*Data records:*
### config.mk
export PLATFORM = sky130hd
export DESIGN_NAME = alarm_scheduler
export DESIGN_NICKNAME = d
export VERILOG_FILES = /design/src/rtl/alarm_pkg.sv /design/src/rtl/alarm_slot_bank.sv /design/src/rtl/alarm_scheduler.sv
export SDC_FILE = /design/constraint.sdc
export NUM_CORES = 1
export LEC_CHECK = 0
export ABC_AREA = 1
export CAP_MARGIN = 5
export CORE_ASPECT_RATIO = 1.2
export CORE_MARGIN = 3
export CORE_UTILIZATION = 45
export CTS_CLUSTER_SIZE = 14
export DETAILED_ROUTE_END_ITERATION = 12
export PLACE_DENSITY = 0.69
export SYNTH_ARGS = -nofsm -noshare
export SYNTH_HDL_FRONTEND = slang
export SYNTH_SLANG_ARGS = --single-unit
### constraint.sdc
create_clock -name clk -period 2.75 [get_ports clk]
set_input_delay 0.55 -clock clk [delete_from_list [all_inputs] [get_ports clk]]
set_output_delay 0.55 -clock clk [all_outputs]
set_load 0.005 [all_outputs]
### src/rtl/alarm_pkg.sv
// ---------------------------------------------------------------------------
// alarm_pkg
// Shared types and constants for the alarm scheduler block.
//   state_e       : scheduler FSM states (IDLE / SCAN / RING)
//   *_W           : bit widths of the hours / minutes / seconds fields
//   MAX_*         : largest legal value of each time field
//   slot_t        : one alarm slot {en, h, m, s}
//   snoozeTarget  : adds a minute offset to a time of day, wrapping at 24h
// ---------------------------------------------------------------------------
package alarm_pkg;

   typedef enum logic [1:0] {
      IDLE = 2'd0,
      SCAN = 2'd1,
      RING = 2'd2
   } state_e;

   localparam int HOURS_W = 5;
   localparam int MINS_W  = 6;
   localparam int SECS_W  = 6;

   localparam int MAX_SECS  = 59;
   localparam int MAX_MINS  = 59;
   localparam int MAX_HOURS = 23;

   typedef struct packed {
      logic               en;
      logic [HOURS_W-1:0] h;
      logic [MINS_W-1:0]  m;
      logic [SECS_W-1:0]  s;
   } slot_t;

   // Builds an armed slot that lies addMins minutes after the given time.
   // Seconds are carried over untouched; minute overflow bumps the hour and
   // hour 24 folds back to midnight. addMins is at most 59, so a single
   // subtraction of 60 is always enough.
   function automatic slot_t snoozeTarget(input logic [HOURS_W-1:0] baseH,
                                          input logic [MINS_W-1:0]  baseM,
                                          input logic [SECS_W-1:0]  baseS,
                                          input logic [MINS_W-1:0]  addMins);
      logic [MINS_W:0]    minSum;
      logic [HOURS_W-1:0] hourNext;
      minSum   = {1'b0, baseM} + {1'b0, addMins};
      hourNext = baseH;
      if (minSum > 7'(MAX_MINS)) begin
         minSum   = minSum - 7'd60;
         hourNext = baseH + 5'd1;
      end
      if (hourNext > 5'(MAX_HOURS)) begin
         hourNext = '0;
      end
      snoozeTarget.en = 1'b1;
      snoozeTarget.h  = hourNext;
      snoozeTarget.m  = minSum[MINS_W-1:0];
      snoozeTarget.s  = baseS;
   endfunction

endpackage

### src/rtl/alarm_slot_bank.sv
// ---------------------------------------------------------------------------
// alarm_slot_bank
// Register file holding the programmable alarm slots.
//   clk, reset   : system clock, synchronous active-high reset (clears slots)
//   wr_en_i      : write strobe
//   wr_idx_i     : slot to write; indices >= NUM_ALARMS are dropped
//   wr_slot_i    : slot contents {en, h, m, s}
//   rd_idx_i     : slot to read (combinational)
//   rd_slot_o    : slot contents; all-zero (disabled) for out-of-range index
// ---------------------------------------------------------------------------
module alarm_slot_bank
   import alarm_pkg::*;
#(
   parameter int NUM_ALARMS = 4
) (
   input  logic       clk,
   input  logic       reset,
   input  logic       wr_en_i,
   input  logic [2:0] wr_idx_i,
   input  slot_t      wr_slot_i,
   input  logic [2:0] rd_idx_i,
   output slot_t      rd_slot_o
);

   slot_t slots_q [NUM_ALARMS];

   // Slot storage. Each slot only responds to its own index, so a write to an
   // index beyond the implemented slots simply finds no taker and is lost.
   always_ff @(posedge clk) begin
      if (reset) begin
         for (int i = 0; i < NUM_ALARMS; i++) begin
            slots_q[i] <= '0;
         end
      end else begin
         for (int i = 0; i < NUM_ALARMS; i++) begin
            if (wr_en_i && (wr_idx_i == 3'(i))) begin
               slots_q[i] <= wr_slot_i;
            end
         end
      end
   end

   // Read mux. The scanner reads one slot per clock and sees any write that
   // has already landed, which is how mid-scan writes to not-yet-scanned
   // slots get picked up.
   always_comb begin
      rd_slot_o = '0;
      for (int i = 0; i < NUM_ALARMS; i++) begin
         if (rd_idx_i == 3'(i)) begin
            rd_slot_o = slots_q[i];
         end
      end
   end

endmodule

---

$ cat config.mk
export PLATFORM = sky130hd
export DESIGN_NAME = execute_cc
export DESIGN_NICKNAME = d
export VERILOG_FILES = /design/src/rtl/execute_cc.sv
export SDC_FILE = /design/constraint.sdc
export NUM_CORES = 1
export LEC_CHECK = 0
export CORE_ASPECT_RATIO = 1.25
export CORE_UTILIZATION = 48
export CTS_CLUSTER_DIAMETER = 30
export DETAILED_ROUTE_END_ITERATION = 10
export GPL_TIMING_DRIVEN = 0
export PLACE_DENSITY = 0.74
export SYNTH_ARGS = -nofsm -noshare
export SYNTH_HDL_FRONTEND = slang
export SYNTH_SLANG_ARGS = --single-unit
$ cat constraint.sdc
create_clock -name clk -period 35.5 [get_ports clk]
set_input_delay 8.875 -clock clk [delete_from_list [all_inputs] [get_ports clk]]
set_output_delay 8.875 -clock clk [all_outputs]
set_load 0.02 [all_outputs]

---

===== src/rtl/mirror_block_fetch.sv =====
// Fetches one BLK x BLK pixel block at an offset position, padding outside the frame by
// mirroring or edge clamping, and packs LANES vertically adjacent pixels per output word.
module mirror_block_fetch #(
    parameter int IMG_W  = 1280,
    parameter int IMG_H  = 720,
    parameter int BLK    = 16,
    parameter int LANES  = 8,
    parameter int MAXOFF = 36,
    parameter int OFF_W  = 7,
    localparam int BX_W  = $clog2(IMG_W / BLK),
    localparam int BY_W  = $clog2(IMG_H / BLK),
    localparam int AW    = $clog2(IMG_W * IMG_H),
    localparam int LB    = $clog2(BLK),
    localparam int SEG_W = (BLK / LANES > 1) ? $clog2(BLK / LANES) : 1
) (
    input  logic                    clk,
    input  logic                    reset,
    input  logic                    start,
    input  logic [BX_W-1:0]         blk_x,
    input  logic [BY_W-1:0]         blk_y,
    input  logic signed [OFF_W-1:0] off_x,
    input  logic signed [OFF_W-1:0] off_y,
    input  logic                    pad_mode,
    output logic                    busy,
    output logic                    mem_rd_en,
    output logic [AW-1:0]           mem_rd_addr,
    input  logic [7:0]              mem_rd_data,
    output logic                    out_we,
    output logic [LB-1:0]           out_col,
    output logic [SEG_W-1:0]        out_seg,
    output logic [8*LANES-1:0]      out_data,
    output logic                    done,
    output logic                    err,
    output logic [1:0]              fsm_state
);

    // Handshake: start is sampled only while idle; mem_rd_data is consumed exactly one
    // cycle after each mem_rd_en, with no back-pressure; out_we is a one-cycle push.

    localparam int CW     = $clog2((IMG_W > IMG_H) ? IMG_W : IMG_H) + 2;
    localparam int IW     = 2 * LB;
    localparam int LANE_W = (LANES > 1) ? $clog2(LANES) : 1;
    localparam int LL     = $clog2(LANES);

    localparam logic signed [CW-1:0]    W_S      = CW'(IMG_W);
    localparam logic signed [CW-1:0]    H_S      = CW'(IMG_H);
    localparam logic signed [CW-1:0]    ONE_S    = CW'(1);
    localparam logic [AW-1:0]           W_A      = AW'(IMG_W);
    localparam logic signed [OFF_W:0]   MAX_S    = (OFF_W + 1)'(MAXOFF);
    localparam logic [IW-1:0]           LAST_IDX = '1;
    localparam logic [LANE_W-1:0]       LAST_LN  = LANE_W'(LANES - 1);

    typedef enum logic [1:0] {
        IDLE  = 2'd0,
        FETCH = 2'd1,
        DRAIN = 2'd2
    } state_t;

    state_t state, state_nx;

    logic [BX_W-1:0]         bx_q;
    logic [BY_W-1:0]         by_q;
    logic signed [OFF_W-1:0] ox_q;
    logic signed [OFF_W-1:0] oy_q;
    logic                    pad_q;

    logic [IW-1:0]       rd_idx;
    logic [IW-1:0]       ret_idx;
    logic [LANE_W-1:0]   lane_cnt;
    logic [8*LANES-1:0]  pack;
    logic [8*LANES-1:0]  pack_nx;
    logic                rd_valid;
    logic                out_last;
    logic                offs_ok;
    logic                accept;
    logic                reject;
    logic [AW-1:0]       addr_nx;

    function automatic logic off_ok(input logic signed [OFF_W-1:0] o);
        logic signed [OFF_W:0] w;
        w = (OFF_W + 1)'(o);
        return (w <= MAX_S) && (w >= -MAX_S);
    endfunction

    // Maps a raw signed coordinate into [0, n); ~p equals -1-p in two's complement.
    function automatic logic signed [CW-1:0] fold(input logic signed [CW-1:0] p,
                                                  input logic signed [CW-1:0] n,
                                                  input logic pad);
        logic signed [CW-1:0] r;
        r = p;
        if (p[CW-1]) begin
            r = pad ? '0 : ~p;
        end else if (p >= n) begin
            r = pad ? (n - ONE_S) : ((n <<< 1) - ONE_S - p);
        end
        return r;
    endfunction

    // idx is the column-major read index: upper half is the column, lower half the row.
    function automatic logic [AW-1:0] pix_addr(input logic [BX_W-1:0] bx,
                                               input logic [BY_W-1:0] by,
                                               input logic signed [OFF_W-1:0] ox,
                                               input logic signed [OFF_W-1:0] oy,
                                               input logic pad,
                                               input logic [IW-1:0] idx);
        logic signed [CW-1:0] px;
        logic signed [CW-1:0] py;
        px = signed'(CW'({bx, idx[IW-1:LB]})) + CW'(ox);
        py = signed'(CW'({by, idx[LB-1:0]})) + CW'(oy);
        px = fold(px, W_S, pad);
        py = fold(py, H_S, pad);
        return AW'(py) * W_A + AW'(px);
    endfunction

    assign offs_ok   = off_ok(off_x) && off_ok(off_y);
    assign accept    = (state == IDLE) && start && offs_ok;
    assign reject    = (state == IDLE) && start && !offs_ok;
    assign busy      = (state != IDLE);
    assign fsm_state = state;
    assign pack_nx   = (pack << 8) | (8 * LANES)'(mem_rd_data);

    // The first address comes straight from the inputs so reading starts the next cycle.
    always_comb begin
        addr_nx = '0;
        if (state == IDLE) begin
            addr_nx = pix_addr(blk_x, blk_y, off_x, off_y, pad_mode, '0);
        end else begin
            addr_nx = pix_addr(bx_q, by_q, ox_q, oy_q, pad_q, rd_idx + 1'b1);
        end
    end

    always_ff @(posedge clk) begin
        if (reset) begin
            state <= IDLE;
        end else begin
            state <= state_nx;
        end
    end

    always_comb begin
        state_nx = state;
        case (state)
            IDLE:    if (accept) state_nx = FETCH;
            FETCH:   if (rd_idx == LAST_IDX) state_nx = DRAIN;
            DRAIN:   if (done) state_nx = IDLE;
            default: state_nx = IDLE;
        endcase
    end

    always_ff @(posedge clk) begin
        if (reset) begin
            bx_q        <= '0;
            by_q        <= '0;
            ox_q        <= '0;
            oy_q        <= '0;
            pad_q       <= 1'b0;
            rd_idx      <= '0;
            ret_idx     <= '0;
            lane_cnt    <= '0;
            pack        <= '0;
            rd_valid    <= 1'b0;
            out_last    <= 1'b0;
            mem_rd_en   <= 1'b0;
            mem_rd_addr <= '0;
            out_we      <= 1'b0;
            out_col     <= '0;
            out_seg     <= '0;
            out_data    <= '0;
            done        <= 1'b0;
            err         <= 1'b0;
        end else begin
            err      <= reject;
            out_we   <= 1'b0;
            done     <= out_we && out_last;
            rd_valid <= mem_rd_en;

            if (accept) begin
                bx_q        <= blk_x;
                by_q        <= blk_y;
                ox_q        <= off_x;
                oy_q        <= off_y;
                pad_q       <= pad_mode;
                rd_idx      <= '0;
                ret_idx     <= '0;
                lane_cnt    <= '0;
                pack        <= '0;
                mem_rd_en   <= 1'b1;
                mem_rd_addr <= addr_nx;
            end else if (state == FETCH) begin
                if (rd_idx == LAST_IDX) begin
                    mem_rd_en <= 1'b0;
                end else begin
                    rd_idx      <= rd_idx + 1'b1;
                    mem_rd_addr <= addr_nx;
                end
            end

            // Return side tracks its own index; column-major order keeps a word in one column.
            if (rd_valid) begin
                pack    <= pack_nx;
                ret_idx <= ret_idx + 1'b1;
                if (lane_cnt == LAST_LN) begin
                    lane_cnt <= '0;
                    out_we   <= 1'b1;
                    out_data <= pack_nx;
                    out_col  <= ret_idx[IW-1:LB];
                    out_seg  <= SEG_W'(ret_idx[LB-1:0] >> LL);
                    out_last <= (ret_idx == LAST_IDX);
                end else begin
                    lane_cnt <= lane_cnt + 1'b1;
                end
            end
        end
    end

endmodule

*Assigned task:* Reproduce every line above that contains the string "addMins".

*Response for this exercise:*
   // Builds an armed slot that lies addMins minutes after the given time.
   // hour 24 folds back to midnight. addMins is at most 59, so a single
                                          input logic [MINS_W-1:0]  addMins);
      minSum   = {1'b0, baseM} + {1'b0, addMins};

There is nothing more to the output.